Imputes missing values in a high-dimensional matrix composed of categorical variables using \(k\) Nearest Neighbors.

Usage

knncatimputeLarge(data, mat.na = NULL, fac = NULL, fac.na = NULL,
   nn = 3, distance = c("smc", "cohen", "snp1norm", "pcc"), 
   n.num = 100, use.weights = TRUE, verbose = FALSE)

Arguments

data

a numeric matrix consisting of integers between 1 and \(n_{cat}\), where \(n_{cat}\) is maximum number of levels the categorical variables can take. If mat.na is specified, data is assumed to contain only non-missing data, and the rows of data are used to impute the missing values in mat.na. Otherwise, data is also allowed to contain missing values, and the missing values in the rows of data are imputed by employing the rows of data showing no missing values.

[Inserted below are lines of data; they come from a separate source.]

## src/hw/mii_port_pkg.sv

```systemverilog
// Shared constants and types for the controller-side link of the physical layer port.
// Assumes both ends run on one 125 MHz system clock.
package mii_port_pkg;

  // System and link clock rates
  localparam int SYS_CLK_KHZ   = 125000;
  localparam int FAST_LINK_KHZ = 25000;
  localparam int SLOW_LINK_KHZ = 2500;

  // Link clock dividers in system clock cycles
  localparam int DIV_W = 6;
  localparam logic [DIV_W-1:0] FAST_PERIOD = DIV_W'(SYS_CLK_KHZ / FAST_LINK_KHZ);
  localparam logic [DIV_W-1:0] SLOW_PERIOD = DIV_W'(SYS_CLK_KHZ / SLOW_LINK_KHZ);
  localparam logic [DIV_W-1:0] FAST_HIGH   = DIV_W'(SYS_CLK_KHZ / FAST_LINK_KHZ / 2);
  localparam logic [DIV_W-1:0] SLOW_HIGH   = DIV_W'(SYS_CLK_KHZ / SLOW_LINK_KHZ / 2);

  // Symbols and widths
  localparam int NIBBLE_W = 4;
  localparam int SYMBOL_W = 5;
  localparam logic [SYMBOL_W-1:0] HALT_SYMBOL = 5'h04;

  // Strap capture settle time after reset release
  localparam int STRAP_W = 5;
  localparam logic [2:0] STRAP_SETTLE = 3'h4;

  // Receive sequencing along the usual path
  typedef enum logic [1:0] {
    RX_IDLE    = 2'b00,
    RX_CARRIER = 2'b01,
    RX_DATA    = 2'b11
  } rx_state_t;

endpackage : mii_port_pkg

```

## src/hw/mii_link_if.sv

```systemverilog
// Link between the physical layer port and the controller.
// Resolves the port's output enables into wire levels seen by the controller.
// A floated line reads as pulled low.
`timescale 1ns/1ps
`default_nettype none
interface mii_link_if;
  // Controller to port
  logic       tx_en;
  logic [3:0] txd;
  logic       tx_er;
  logic       rx_enable_pin;
  // Port drive values and enables, low enable means driving
  logic       tx_clk_drv;
  logic       rx_clk_drv;
  logic [3:0] rxd_drv;
  logic       rx_dv_drv;
  logic       rx_er_drv;
  logic       crs_drv;
  logic       col_drv;
  logic       port_oe_n;
  logic       rx_oe_n;
  // Resolved levels
  wire        rx_off = port_oe_n | rx_oe_n;
  wire        tx_clk = ~port_oe_n & tx_clk_drv;
  wire        crs    = ~port_oe_n & crs_drv;
  wire        rx_clk = ~rx_off & rx_clk_drv;
  wire [3:0]  rxd    = rx_off ? 4'h0 : rxd_drv;
  wire        rx_dv  = ~rx_off & rx_dv_drv;
  wire        rx_er  = ~rx_off & rx_er_drv;
  wire        col    = ~rx_off & col_drv;

  modport phy (
    input  tx_en, txd, tx_er, rx_enable_pin,
    output tx_clk_drv, rx_clk_drv, rxd_drv, rx_dv_drv, rx_er_drv, crs_drv, col_drv,
    output port_oe_n, rx_oe_n
  );
  modport mac (
    output tx_en, txd, tx_er, rx_enable_pin,
    input  tx_clk, rx_clk, rxd, rx_dv, rx_er, crs, col
  );
endinterface : mii_link_if
`default_nettype wire

```

## src/hw/phy_controller_port.sv

```systemverilog
// Controller-side port of the physical layer: link clocks, transmit capture, receive output.
// Assumes the controller launches transmit pins from logic on this same clock.
`timescale 1ns/1ps
`default_nettype none
module phy_controller_port (
  input  wire logic                      clock,
  input  wire logic                      rstn,
  mii_link_if.phy                        link,
  input  wire logic                      speed_10,
  input  wire logic                      coder_bypass,
  input  wire logic                      loopback_disable,
  input  wire logic                      pin_function_select,
  input  wire logic                      port_disable_wr,
  input  wire logic                      port_disable_value,
  input  wire logic [4:0]                management_address_straps,
  input  wire logic                      link_pass,
  input  wire logic                      collision_detect,
  input  wire logic                      line_rx_active,
  input  wire logic                      line_clock_recovered,
  input  wire logic [4:0]                line_rx_symbol,
  input  wire logic                      line_rx_error,
  output logic                           line_tx_valid,
  output logic                           line_tx_raw,
  output logic [4:0]                     line_tx_symbol,
  output logic                           line_tx_oe_n,
  output logic                           port_disabled,
  output logic                           five_bit_interface
);

  localparam int EXT_W = mii_port_pkg::STRAP_W + 1;

  // Outside pins: three flip-flops, change accepted when second and third agree
  logic [EXT_W-1:0] ext_s1;
  logic [EXT_W-1:0] ext_s2;
  logic [EXT_W-1:0] ext_s3;
  logic [EXT_W-1:0] ext_filt;

  always_ff @(posedge clock or negedge rstn) begin
    if (!rstn) begin
      ext_s1 <= EXT_W'(1);
      ext_s2 <= EXT_W'(1);
      ext_s3 <= EXT_W'(1);
    end else begin
      ext_s1 <= {management_address_straps, link.rx_enable_pin};
      ext_s2 <= ext_s1;
      ext_s3 <= ext_s2;
    end
  end

  genvar gi;
  generate
    for (gi = 0; gi < EXT_W; gi++) begin : g_filt
      always_ff @(posedge clock or negedge rstn) begin
        if (!rstn) begin
          ext_filt[gi] <= (gi == 0) ? 1'b1 : 1'b0;
        end else if (ext_s2[gi] == ext_s3[gi]) begin
          ext_filt[gi] <= ext_s3[gi];
        end
      end
    end
  endgenerate

  // Mode decode
  logic five_bit_active;
  assign five_bit_active = coder_bypass & ~speed_10;

  // Port disable with strap capture after reset release
  logic [2:0] strap_cnt;
  logic       strap_done;

  always_ff @(posedge clock or negedge rstn) begin
    if (!rstn) begin
      strap_cnt     <= '0;
      strap_done    <= 1'b0;
      port_disabled <= 1'b1;
    end else if (!strap_done) begin
      strap_cnt <= strap_cnt + 3'h1;
      if (strap_cnt == mii_port_pkg::STRAP_SETTLE) begin
        strap_done    <= 1'b1;
        port_disabled <= &ext_filt[EXT_W-1:1];
      end
    end else if (port_disable_wr) begin
      port_disabled <= port_disable_value;
    end
  end

  always_ff @(posedge clock or negedge rstn) begin
    if (!rstn) begin
      five_bit_interface <= 1'b0;
    end else begin
      five_bit_interface <= five_bit_active;
    end
  end

  // Link clock dividers
  logic [mii_port_pkg::DIV_W-1:0] period;
  logic [mii_port_pkg::DIV_W-1:0] high_len;
  logic [mii_port_pkg::DIV_W-1:0] tx_cnt;
  logic [mii_port_pkg::DIV_W-1:0] rx_cnt;
  logic [mii_port_pkg::DIV_W-1:0] next_tx_cnt;
  logic [mii_port_pkg::DIV_W-1:0] next_rx_cnt;
  logic                           tx_rise;
  logic                           rx_fall;
  logic                           recovered_q;
  mii_port_pkg::rx_state_t        rx_state;
  mii_port_pkg::rx_state_t        next_rx_state;

  assign period   = speed_10 ? mii_port_pkg::SLOW_PERIOD : mii_port_pkg::FAST_PERIOD;
  assign high_len = speed_10 ? mii_port_pkg::SLOW_HIGH : mii_port_pkg::FAST_HIGH;

  always_comb begin
    tx_rise     = (tx_cnt >= period - 6'h1);
    next_tx_cnt = tx_rise ? '0 : tx_cnt + 6'h1;
    if (speed_10 && rx_state == mii_port_pkg::RX_CARRIER
        && line_clock_recovered && !recovered_q) begin
      next_rx_cnt = '0;
    end else if (speed_10 && rx_state == mii_port_pkg::RX_IDLE) begin
      next_rx_cnt = next_tx_cnt;
    end else if (!speed_10) begin
      next_rx_cnt = next_tx_cnt;
    end else begin
      next_rx_cnt = (rx_cnt >= period - 6'h1) ? '0 : rx_cnt + 6'h1;
    end
    rx_fall = (next_rx_cnt == high_len) && (rx_cnt != high_len);
  end

  always_ff @(posedge clock or negedge rstn) begin
    if (!rstn) begin
      tx_cnt          <= '1; // Wraps at once, first high phase whole
      rx_cnt          <= '0;
      recovered_q     <= 1'b0;
      link.tx_clk_drv <= 1'b0;
      link.rx_clk_drv <= 1'b0;
    end else begin
      tx_cnt          <= next_tx_cnt;
      rx_cnt          <= next_rx_cnt;
      recovered_q     <= line_clock_recovered;
      link.tx_clk_drv <= (next_tx_cnt < high_len);
      link.rx_clk_drv <= (next_rx_cnt < high_len);
    end
  end

  // Transmit capture on each link clock rise
  logic tx_framing;

  always_ff @(posedge clock or negedge rstn) begin
    if (!rstn) begin
      line_tx_valid  <= 1'b0;
      line_tx_raw    <= 1'b0;
      line_tx_symbol <= '0;
      tx_framing     <= 1'b0;
    end else if (tx_rise) begin
      tx_framing <= ~port_disabled & ~five_bit_active & link.tx_en;
      if (port_disabled) begin
        line_tx_valid  <= 1'b0;
        line_tx_raw    <= 1'b0;
        line_tx_symbol <= '0;
      end else if (five_bit_active) begin
        line_tx_valid  <= 1'b1;
        line_tx_raw    <= 1'b1;
        line_tx_symbol <= {link.tx_er, link.txd};
      end else if (link.tx_en) begin
        line_tx_valid <= 1'b1;
        if (link.tx_er && !speed_10) begin
          line_tx_raw    <= 1'b1;
          line_tx_symbol <= mii_port_pkg::HALT_SYMBOL;
        end else begin
          line_tx_raw    <= 1'b0;
          line_tx_symbol <= {1'b0, link.txd};
        end
      end else begin
        line_tx_valid  <= 1'b0;
        line_tx_raw    <= 1'b0;
        line_tx_symbol <= '0;
      end
    end
  end

  // Receive sequencing
  always_comb begin
    if (!link_pass || !line_rx_active || five_bit_active) begin
      next_rx_state = mii_port_pkg::RX_IDLE;
    end else begin
      case (rx_state)
        mii_port_pkg::RX_IDLE: begin
          next_rx_state = speed_10 ? mii_port_pkg::RX_CARRIER : mii_port_pkg::RX_DATA;
        end
        mii_port_pkg::RX_CARRIER: begin
          next_rx_state = recovered_q ? mii_port_pkg::RX_DATA : mii_port_pkg::RX_CARRIER;
        end
        mii_port_pkg::RX_DATA: begin
          next_rx_state = mii_port_pkg::RX_DATA;
        end
        default: begin
          next_rx_state = mii_port_pkg::RX_IDLE;
        end
      endcase
    end
  end

  // Receive outputs change on link clock falling edges
  always_ff @(posedge clock or negedge rstn) begin
    if (!rstn) begin
      rx_state       <= mii_port_pkg::RX_IDLE;
      link.crs_drv   <= 1'b0;
      link.rx_dv_drv <= 1'b0;
      link.rxd_drv   <= '0;
      link.rx_er_drv <= 1'b0;
    end else if (rx_fall) begin
      rx_state <= next_rx_state;
      if (five_bit_active) begin
        link.crs_drv   <= link_pass;
        link.rx_dv_drv <= 1'b0;
        link.rxd_drv   <= line_rx_symbol[3:0];
        link.rx_er_drv <= line_rx_symbol[4];
      end else begin
        link.crs_drv <= link_pass & ((next_rx_state != mii_port_pkg::RX_IDLE)
                        | (tx_framing & ~loopback_disable));
        link.rx_dv_drv <= (next_rx_state == mii_port_pkg::RX_DATA);
        link.rxd_drv   <= (next_rx_state == mii_port_pkg::RX_DATA)
                          ? line_rx_symbol[3:0] : 4'h0;
        link.rx_er_drv <= (next_rx_state == mii_port_pkg::RX_DATA)
                          & ~speed_10 & line_rx_error;
      end
    end
  end

  // Collision and output enables
  always_ff @(posedge clock or negedge rstn) begin
    if (!rstn) begin
      link.col_drv <= 1'b0;
    end else begin
      link.col_drv <= collision_detect & ~five_bit_active;
    end
  end

  always_ff @(posedge clock or negedge rstn) begin
    if (!rstn) begin
      link.rx_oe_n   <= 1'b1;
      link.port_oe_n <= 1'b1;
      line_tx_oe_n   <= 1'b1;
    end else begin
      link.rx_oe_n   <= pin_function_select & ~ext_filt[0];
      link.port_oe_n <= port_disabled;
      line_tx_oe_n   <= port_disabled;
    end
  end

endmodule : phy_controller_port
`default_nettype wire

```

## src/flat_wrapper.sv

```systemverilog
// flat-port wrapper written by rule: the top's interface ports become plain ports
module phy_controller_port_flat 
  (clock, rstn, speed_10, coder_bypass, loopback_disable, pin_function_select, port_disable_wr, port_disable_value, management_address_straps, link_pass, collision_detect, line_rx_active, line_clock_recovered, line_rx_symbol, line_rx_error, line_tx_valid, line_tx_raw, line_tx_symbol, line_tx_oe_n, port_disabled, five_bit_interface, link_tx_en, link_txd, link_tx_er, link_rx_enable_pin, link_tx_clk_drv, link_rx_clk_drv, link_rxd_drv, link_rx_dv_drv, link_rx_er_drv, link_crs_drv, link_col_drv, link_port_oe_n, link_rx_oe_n);
  mii_link_if link_i ();
  input  wire logic clock;
  input  wire logic rstn;
  input  wire logic speed_10;
  input  wire logic coder_bypass;
  input  wire logic loopback_disable;
  input  wire logic pin_function_select;
  input  wire logic port_disable_wr;
  input  wire logic port_disable_value;
  input  wire logic [4:0] management_address_straps;
  input  wire logic link_pass;
  input  wire logic collision_detect;
  input  wire logic line_rx_active;
  input  wire logic line_clock_recovered;
  input  wire logic [4:0] line_rx_symbol;
  input  wire logic line_rx_error;
  output logic line_tx_valid;
  output logic line_tx_raw;
  output logic [4:0] line_tx_symbol;
  output logic line_tx_oe_n;
  output logic port_disabled;
  output logic five_bit_interface;
  input wire logic [$bits(link_i.tx_en)-1:0] link_tx_en;
  input wire logic [$bits(link_i.txd)-1:0] link_txd;
  input wire logic [$bits(link_i.tx_er)-1:0] link_tx_er;
  input wire logic [$bits(link_i.rx_enable_pin)-1:0] link_rx_enable_pin;
  output wire logic [$bits(link_i.tx_clk_drv)-1:0] link_tx_clk_drv;
  output wire logic [$bits(link_i.rx_clk_drv)-1:0] link_rx_clk_drv;
  output wire logic [$bits(link_i.rxd_drv)-1:0] link_rxd_drv;
  output wire logic [$bits(link_i.rx_dv_drv)-1:0] link_rx_dv_drv;
  output wire logic [$bits(link_i.rx_er_drv)-1:0] link_rx_er_drv;
  output wire logic [$bits(link_i.crs_drv)-1:0] link_crs_drv;
  output wire logic [$bits(link_i.col_drv)-1:0] link_col_drv;
  output wire logic [$bits(link_i.port_oe_n)-1:0] link_port_oe_n;
  output wire logic [$bits(link_i.rx_oe_n)-1:0] link_rx_oe_n;
  assign link_i.tx_en = link_tx_en;
  assign link_i.txd = link_txd;
  assign link_i.tx_er = link_tx_er;
  assign link_i.rx_enable_pin = link_rx_enable_pin;
  assign link_tx_clk_drv = link_i.tx_clk_drv;
  assign link_rx_clk_drv = link_i.rx_clk_drv;
  assign link_rxd_drv = link_i.rxd_drv;
  assign link_rx_dv_drv = link_i.rx_dv_drv;
  assign link_rx_er_drv = link_i.rx_er_drv;
  assign link_crs_drv = link_i.crs_drv;
  assign link_col_drv = link_i.col_drv;
  assign link_port_oe_n = link_i.port_oe_n;
  assign link_rx_oe_n = link_i.rx_oe_n;
  phy_controller_port u_core (.clock(clock), .rstn(rstn), .link(link_i), .speed_10(speed_10), .coder_bypass(coder_bypass), .loopback_disable(loopback_disable), .pin_function_select(pin_function_select), .port_disable_wr(port_disable_wr), .port_disable_value(port_disable_value), .management_address_straps(management_address_straps), .link_pass(link_pass), .collision_detect(collision_detect), .line_rx_active(line_rx_active), .line_clock_recovered(line_clock_recovered), .line_rx_symbol(line_rx_symbol), .line_rx_error(line_rx_error), .line_tx_valid(line_tx_valid), .line_tx_raw(line_tx_raw), .line_tx_symbol(line_tx_symbol), .line_tx_oe_n(line_tx_oe_n), .port_disabled(port_disabled), .five_bit_interface(five_bit_interface));
endmodule
```

## config.mk

```make
export PLATFORM = sky130hd
export DESIGN_NAME = phy_controller_port_flat
export DESIGN_NICKNAME = d
export VERILOG_FILES = /design/src/hw/mii_port_pkg.sv /design/src/hw/mii_link_if.sv /design/src/hw/phy_controller_port.sv /design/src/flat_wrapper.sv
export SDC_FILE = /design/constraint.sdc
export NUM_CORES = 1
export LEC_CHECK = 0
export ABC_AREA = 0
export BUFFER_PORTS_ARGS = -buffer_cell sky130_fd_sc_hd__buf_2
export CORE_ASPECT_RATIO = 2
export CORE_MARGIN = 2
export CORE_UTILIZATION = 59
export DETAILED_ROUTE_END_ITERATION = 6
export PLACE_DENSITY = 0.84
export SLEW_MARGIN = 40
export SYNTH_ARGS = -nofsm -noshare
export SYNTH_HDL_FRONTEND = slang
export SYNTH_SLANG_ARGS = --single-unit
```

## constraint.sdc

```tcl
create_clock -name clock -period 9.97 [get_ports clock]
set_input_delay 0.997 -clock clock [delete_from_list [all_inputs] [get_ports clock]]
set_output_delay 0.997 -clock clock [all_outputs]
set_load 0.03 [all_outputs]
```

==> summary.md, run 1 <==
| Metric | Value |
|---|---|
| Sw Pwr | `0.000368 W` |
| Drt first-iter violations | `64` |
| Fill cells | `362` |
| Sw Ratio | `37.1%` |
| Nets | `355` |
| Synth area leader | `dfrtp_1` |
| Setup TNS | `0 ns` |
| ANT nets after route | `0` |
| Crit-path max FO | `15` |
| CTS tree | `built` |
| Crit start category | `input pin` |
| Post-DP HPWL | `4360 um` |
| Final Max Slew Viols | `0` |
| Slew HR | `54.5%` |
| Final Cycle Share | `45.4%` |
| Measured slew at the worst slew-check pin | `0.673 ns` |
| Post-CTS Setup Bufs | `0` |
| Top Ports | `52` |
| Port buffer count | `51` |
| Die area | `0.00557 mm2` |
| Share of layout cells above drive strength 1 | `27.7%` |
| Pint | `0.000623 W` |
| CORE AREA | `0.00482 mm2` |
| Min Tclk post-route | `4.52 ns` |
| Number of remaining DRC errors | `0` |
| Worst VDD drop | `0.000190 V` |
| First-pass DRT Iterations | `4` |
| Sequential power share | `37.9%` |
| Placer congestion estimate | `0.944` |
| DR vias | `2125` |
| Starting density of the core | `60.7%` |
| Num CTS Buffers | `9` |
| WP data required | `10.20 ns` |
| Fin. Hold Viols | `0` |
| Synth top area cells | `dfrtp_1, dfstp_2, ha_1` |
| # rows | `36` |
| Pwr dens | `286 mW/mm2` |
| Critical path class | `input pin to register` |
| Combinational power share | `37.4%` |
| Die Span Y | `104 um` |
| Wirelength, routed | `5900 um` |
| Area grow syn2layout | `18.3%` |
| Non-Filler Instances | `368` |
| Vias in the first global route | `2141` |
| Post-synth top cells | `dfrtp_1, nand2_1, ha_1` |
| Predominant post-synthesis flop cell | `dfrtp_1` |
| Worst-skew pair later-pin latency | `0.35 ns` |
| H-Tree Depth | `3` |
| Maximum root-to-sink buffer count | `2` |
| Endpoints failing setup | `0` |
| Clock Root Buffer | `clkbuf_8` |
| Max-cap viol count | `0` |
| Pin count of the biggest net entering global routing | `66` |
| Part of the Yosys area used for sequential elements | `56.2%` |
| Critical Path Most Common Cell | `ha_1` |
| Post-DR wirelength/cell | `16.0 um` |
| Ys async rst share | `100%` |
| Net Count, Synth | `297` |
| Worst Path Arrival | `4.76 ns` |
| Synth warnings | `0` |
| Initial antenna violation count | `0` |
| Clk network pwr share | `24.8%` |
| RSZ-0062 raised after global routing | `no` |
| Routed vias/inst | `5.77` |
| Number of library cell types mapped by synthesis | `53` |
| Post-CTS resize count | `0` |
| Peak Freq | `221 MHz` |
| Leak Pwr | `1.71 nW` |
| Slowest stage cell, crit path | `or4b_1` |
| Post-synth EDFFs | `0` |
| Most frequent cell after synthesis | `dfrtp_1` |
| Hold Buf Count CTS | `0` |
| Placed Cells | `352` |
| CP cell instances | `buf_2 > clkinv_1 > ha_1 > o21a_1 > o21ai_0 > or4b_1 > o22ai_1 > nand2_1 > ha_1 > nand4_1 > a41oi_1 > o21ai_4 > mux2_4` |
| Sink Count | `65` |
| First-pass GRT wire length | `9780 um` |
| Cell Area, Synth | `0.00293 mm2` |
| GRT Util Overall | `24.3%` |
| Total grt overflow | `0` |
| Die width | `53.8 um` |
| Status | `complete, no violations` |
| Top cell type's share of synthesized area | `44.5%` |
| Hold WC Path Type | `register to register` |
| Skew final | `0.00826 ns` |
| N_diodes | `0` |
| Flops & latches, synth | `65` |
| Clk slew on worst S/H paths | `0.06 ns` |
| Crit. End Element | `register` |
| Mean post-synth cell area | `11.8 um2` |
| CP max stage delay | `0.56 ns` |
| Mapped Cells | `248` |
==> layer usage <==
| metal | vias up | GRT usage, % | wire length [um] |
|---|---|---|---|
| li1 | 1006 | - | - |
| met1 | 1016 | 28.6 | 2220 |
| met2 | 74 | 37.5 | 3070 |
| met3 | 29 | 7.49 | 311 |
| met4 | 0 | 14.3 | 295 |
| met5 | - | 0 | 0 |
==> per-stage QoR <==
stage | power, W | instance area [um2] | util, % | hold WS (ns) | setup WS, ns
2_1_floorplan | 0.000641 | 2930 | - | 0.331 | 5.78
3_3_place_gp | 0.000732 | 3240 | 67.2 | 0.332 | 5.33
3_5_place_dp | 0.000747 | 3240 | 67.2 | 0.336 | 5.14
4_1_cts | 0.000998 | 3460 | 71.8 | 0.352 | 5.50
5_1_grt | 0.00106 | 3460 | 71.8 | 0.358 | 5.13
6_report | 0.000991 | 3460 | 71.8 | 0.350 | 5.45
==> cell type report <==
class,count,area [um2],area share [%]
Inverter,12,45.0,1.30
Clock inverter,4,76.3,2.20
Sequential cell,65,1640,47.5
Clock buffer,12,145,4.19
Multi-Input combinational cell,165,1210,34.9
Timing Repair Buffer,53,274,7.91
Tap cell,57,71.3,2.06
==> sequential cells by signal, indices dropped and copies added (netlist names), 2 cells and up <==
register,flops
u_core.tx_cnt,6
u_core.rx_state,2
u_core.strap_cnt,3
u_core.ext_s3,6
u_core.link.rxd_drv,4
u_core.ext_s2,6
u_core.ext_filt,6
u_core.line_tx_symbol,5
u_core.ext_s1,6
u_core.rx_cnt,6
==> power groups by stage <==
stage,logic [W],clock network [W],registers [W]
2_1_floorplan,0.000226,0,0.000415
3_3_place_gp,0.000355,0,0.000377
3_5_place_dp,0.000367,0,0.000380
4_1_cts,0.000370,0.000252,0.000375
5_1_grt,0.000408,0.000265,0.000383
6_report,0.000370,0.000245,0.000375
==> critical path: cells and delay by family <==
kind	cells	cell delay, ns
AO/OA/AOI/OAI	5	1.23
adder cells (fa/ha/maj)	2	0.76
buffers and inverters	2	0.69
multiplexers	1	0.34
AND/OR/NAND/NOR	3	0.74
==> placed cells by master, fill, tap and decap left out, types with 3 or more instances in the layout <==
master and instances:
nand2b_1 7, nor2_1 18, xor2_1 5, a22oi_1 3, dfrtp_1 52, nand4b_1 3
a22o_1 4, xnor2_1 5, a21oi_1 10, clkbuf_8 10, nand2_1 21, o22ai_1 3
o21ai_0 5, and2_1 3, nand3_1 10, maj3_1 6, mux2i_1 3, dfstp_2 13
o21a_1 4, buf_2 51, ha_1 19, inv_1 11
==> cells by family after synthesis <==
kind of cell / count (synthesis) / synth area share (%)
adders and majority gates: 25 / 10.2
xor gates and xnor gates: 10 / 2.99
and+or+nand+nor: 73 / 12.5
buffers and inverters: 18 / 2.57
DFF: 65 / 56.2
muxes: 5 / 1.92
AOI/OAI and AO/OA: 52 / 13.6
==> final timing paths <==
check	from	end	slack, ns	cells after the start
setup / recovery	speed_10	u_core.link.crs_drv	5.45	13
hold / removal	u_core.ext_s1[5]	u_core.ext_s2[5]	0.35	0
setup reg to reg	u_core.tx_cnt[0]	u_core.link.crs_drv	6.46	14
hold reg to reg	u_core.ext_s1[5]	u_core.ext_s2[5]	0.35	0
max in group asynchronous	rstn	u_core.link.rx_clk_drv	8.85	2
min in group asynchronous	rstn	u_core.ext_filt[1]	0.72	2
Note: power is estimated with default switching activity, not from simulation.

Each row of data represents one of the objects that should be used to identify the \(k\) nearest neighbors, i.e.\ if the \(k\) nearest variables should be used to replace the missing values, then each row must represent one of the variables. If the \(k\) nearest observations should be used to impute the missing values, then each row must correspond to one of the observations.

mat.na

a numeric matrix containing missing values. Must have the same number of columns as data. All non-missing values must be integers between 1 and \(n_{cat}\). If NULL, data is assumed to also contain the rows with missing values.

fac

a numeric or character vector of length nrow{data} specifying the values of a factor used to split data into subsets. If, e.g., the values of fac are given by the chromosomes to which the SNPs represented by the rows of data belong, then \(k\) nearest neighbors is applied chromosomewise to the missing values in mat.na (or data). If NULL, no such splitting is done. Must be specified, if fac.na is specified.

fac.na

a numeric or character vector of length nrow{mat.na} specifying the values of a factor by which mat.na is split into subsets. Each possible value of fac.na must be at least nn times in fac. Must be specified, if fac and mat.na is specified. If both fac and fac.na are NULL, then no splitting is done.

nn

an integer specifying \(k\), i.e.\ the number of nearest neighbors, used to impute the missing values.

distance

character string naming the distance measure used in \(k\) Nearest Neighbors. Must be either "smc" (default), "cohen", "snp1norm" (which denotes the Manhattan distance for SNPs), or "pcc".

n.num

an integer giving the number of rows of mat.na considered simultaneously when replacing the missing values in mat.na.

use.weights

should weighted \(k\) nearest neighbors be used to impute the missing values? If TRUE, the votes of the nearest neighbors are weighted by the reciprocal of their distances to the variable (or observation) whose missing values are imputed.

verbose

should more information about the progress of the imputation be printed?

Value

If mat.na = NULL, then a matrix of the same size as data in which the missing values have been replaced. If mat.na has been specified, then a matrix of the same size as mat.na in which the missing values have been replaced.

References

Schwender, H. and Ickstadt, K.\ (2008). Imputing Missing Genotypes with \(k\) Nearest Neighbors. Technical Report, SFB 475, Department of Statistics, University of Dortmund. Appears soon.

See Also

knncatimpute, gknn, smc, pcc

Examples

Run this code
# NOT RUN {
# Generate a data set consisting of 100 columns and 2000 rows (actually,
# knncatimputeLarge is made for much larger data sets), where the values
# are randomly drawn from the integers 1, 2, and 3.
# Afterwards, remove 200 of the observations randomly.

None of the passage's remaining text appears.